[Opening Data supplied section]
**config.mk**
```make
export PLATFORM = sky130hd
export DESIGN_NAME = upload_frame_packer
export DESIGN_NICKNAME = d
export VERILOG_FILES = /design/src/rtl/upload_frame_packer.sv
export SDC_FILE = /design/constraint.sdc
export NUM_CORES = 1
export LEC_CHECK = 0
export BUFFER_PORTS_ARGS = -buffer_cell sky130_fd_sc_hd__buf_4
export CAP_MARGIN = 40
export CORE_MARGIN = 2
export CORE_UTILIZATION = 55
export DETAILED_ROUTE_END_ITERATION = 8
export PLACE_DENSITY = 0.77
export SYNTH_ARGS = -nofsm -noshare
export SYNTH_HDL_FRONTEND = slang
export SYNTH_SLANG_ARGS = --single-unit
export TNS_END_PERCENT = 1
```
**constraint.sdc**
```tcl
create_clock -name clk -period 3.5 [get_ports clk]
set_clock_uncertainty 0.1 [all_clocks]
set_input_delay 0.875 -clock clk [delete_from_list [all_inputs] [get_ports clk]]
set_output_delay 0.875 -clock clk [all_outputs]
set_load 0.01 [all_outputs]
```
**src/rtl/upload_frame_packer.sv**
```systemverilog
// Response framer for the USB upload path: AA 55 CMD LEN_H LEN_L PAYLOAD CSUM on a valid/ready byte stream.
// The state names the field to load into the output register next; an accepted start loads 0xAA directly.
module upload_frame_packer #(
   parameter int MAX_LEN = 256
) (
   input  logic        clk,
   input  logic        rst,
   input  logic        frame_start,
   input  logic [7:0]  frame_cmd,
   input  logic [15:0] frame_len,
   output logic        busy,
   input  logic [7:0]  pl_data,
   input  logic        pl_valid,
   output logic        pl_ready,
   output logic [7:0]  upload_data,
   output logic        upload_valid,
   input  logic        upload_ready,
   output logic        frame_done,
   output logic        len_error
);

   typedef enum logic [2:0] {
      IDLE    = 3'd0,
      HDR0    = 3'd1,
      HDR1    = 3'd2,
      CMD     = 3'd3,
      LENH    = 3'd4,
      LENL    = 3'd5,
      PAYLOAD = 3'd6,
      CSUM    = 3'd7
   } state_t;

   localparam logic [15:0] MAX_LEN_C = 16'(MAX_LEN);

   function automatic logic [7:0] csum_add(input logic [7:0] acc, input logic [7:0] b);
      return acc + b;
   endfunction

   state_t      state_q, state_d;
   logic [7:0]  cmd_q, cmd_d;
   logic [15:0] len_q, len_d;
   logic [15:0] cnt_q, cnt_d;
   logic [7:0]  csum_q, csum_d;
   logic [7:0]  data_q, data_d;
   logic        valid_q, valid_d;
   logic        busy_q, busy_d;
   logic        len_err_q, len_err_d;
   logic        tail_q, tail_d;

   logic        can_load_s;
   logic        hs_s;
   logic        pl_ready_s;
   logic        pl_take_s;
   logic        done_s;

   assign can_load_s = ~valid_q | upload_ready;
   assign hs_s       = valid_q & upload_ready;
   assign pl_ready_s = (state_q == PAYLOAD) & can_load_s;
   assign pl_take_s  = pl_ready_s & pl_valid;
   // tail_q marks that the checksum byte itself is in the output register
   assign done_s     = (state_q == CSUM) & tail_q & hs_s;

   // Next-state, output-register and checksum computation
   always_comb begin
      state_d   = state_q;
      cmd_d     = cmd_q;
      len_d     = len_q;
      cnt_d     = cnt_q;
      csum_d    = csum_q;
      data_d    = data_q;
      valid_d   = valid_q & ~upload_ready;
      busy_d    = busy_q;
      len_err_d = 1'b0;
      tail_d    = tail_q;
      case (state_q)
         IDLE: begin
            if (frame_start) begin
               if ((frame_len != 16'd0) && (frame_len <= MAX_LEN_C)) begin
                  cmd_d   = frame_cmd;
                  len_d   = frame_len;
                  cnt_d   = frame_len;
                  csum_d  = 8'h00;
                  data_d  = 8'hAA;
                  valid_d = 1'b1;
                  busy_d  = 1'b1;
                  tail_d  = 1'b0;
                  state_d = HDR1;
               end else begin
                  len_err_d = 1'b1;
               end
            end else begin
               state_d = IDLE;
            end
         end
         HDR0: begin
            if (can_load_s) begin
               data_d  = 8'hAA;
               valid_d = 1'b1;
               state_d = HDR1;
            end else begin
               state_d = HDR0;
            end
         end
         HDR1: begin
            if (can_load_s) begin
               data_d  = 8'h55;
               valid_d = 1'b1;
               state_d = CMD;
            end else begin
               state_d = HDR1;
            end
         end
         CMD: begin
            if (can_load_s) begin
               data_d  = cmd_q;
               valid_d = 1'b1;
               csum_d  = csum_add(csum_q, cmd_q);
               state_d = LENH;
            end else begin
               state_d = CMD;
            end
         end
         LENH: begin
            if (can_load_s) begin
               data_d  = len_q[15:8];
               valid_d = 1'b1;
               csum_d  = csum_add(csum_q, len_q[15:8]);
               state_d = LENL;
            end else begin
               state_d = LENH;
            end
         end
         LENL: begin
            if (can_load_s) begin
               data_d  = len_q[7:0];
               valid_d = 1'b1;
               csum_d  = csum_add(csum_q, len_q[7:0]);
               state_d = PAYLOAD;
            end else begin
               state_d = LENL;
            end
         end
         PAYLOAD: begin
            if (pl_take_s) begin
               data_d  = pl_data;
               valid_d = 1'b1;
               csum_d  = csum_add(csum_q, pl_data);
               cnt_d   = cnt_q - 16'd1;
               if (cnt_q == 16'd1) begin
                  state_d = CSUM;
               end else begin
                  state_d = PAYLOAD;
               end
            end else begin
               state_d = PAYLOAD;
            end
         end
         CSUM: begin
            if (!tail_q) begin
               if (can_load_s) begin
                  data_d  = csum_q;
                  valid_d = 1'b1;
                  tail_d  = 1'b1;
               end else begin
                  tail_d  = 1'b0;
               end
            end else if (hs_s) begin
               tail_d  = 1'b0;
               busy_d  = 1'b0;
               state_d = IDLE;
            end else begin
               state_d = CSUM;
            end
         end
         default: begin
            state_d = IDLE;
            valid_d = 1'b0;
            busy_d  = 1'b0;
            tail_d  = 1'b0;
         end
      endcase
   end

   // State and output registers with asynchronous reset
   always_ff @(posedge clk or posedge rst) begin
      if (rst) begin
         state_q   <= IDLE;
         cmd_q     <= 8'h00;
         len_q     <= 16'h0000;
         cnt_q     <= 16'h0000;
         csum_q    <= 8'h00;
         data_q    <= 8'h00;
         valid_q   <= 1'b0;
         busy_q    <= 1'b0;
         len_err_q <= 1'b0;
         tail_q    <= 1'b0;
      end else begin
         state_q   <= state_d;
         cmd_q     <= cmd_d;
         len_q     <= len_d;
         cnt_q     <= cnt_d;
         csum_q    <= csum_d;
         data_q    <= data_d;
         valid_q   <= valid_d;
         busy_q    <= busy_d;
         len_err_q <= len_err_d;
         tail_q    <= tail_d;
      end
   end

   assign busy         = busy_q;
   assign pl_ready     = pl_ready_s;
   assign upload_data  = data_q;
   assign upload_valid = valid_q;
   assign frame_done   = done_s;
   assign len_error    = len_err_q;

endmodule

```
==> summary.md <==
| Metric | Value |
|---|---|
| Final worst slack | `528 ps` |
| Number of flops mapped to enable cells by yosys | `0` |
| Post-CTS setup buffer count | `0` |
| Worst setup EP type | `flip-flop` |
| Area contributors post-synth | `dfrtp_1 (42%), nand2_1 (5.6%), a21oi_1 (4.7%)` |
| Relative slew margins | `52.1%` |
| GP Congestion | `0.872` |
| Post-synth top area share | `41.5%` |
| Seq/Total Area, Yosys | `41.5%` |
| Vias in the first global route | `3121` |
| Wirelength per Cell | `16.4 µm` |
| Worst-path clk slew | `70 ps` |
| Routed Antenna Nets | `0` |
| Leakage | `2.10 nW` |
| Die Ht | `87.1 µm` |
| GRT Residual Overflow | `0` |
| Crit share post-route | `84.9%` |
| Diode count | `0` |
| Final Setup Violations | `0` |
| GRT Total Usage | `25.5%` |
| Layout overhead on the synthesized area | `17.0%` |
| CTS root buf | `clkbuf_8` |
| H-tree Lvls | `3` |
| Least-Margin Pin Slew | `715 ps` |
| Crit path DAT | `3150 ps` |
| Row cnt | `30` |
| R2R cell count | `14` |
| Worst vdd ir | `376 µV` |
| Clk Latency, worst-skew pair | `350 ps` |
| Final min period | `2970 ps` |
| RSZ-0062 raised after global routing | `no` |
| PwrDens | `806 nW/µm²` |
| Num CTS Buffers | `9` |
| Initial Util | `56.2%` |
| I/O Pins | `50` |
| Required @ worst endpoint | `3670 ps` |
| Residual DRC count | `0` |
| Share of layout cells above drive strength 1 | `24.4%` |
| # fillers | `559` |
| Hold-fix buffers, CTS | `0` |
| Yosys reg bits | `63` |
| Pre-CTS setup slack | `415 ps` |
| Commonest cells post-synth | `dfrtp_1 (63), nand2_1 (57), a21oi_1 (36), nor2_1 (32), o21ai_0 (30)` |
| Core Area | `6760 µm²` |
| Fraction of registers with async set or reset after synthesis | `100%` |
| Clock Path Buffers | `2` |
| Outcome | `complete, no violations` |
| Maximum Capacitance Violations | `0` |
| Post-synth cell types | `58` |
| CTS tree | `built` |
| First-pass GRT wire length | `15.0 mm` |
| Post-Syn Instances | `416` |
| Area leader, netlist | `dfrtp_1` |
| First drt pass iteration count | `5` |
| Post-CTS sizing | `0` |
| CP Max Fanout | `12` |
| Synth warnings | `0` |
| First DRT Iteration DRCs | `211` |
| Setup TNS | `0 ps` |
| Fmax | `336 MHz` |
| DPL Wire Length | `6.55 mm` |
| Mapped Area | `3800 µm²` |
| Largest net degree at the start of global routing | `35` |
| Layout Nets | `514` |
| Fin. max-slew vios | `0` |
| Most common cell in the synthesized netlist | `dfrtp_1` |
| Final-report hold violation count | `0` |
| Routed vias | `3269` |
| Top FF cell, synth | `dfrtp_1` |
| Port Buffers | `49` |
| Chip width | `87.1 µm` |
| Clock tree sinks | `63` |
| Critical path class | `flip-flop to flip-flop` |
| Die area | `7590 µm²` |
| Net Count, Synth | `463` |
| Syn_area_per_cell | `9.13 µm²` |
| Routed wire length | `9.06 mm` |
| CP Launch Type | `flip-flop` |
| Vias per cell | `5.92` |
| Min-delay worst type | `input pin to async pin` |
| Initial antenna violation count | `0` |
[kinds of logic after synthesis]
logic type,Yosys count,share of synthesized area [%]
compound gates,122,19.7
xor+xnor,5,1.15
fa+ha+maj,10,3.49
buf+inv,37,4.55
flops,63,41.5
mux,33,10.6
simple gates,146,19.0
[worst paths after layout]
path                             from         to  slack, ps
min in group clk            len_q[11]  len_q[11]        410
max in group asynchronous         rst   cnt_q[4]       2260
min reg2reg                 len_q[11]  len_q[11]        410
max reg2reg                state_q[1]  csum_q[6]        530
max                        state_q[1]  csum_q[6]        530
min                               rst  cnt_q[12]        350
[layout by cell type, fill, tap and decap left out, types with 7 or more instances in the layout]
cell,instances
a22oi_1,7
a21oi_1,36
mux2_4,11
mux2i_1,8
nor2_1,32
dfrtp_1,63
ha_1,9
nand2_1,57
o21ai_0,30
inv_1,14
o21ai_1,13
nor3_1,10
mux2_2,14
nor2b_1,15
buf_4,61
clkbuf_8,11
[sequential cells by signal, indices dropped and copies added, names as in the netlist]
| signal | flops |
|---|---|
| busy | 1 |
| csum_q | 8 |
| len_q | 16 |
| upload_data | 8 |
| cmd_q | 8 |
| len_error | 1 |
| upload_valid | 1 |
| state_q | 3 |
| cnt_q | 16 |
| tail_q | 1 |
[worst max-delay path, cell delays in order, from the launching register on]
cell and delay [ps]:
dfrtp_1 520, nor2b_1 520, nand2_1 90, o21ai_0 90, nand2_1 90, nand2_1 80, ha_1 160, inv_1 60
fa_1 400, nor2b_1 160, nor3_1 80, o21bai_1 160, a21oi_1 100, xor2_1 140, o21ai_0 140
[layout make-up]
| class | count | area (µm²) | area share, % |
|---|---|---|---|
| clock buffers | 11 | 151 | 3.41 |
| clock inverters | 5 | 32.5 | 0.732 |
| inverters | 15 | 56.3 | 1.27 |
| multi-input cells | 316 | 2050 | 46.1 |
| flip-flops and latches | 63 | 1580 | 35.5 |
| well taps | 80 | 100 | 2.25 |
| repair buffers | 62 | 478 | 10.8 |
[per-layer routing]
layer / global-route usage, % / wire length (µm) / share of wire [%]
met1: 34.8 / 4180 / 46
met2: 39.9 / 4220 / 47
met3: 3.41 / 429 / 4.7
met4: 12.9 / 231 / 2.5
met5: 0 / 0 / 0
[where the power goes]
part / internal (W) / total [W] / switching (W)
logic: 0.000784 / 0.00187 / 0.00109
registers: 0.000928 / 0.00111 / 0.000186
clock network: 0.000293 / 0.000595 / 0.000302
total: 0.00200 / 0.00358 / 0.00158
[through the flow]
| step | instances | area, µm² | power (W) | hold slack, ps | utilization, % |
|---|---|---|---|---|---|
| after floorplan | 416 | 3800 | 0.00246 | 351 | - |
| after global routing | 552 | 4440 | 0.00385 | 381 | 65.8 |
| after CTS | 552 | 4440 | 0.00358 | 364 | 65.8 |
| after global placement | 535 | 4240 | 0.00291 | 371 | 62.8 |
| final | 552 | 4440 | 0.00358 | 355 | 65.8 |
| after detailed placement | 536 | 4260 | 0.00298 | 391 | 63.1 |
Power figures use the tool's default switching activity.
[Closing Data supplied section]
[Task brief] Every line above with the word "layer" is to be copied out.

[Result for this task]
[per-layer routing]
layer / global-route usage, % / wire length (µm) / share of wire [%]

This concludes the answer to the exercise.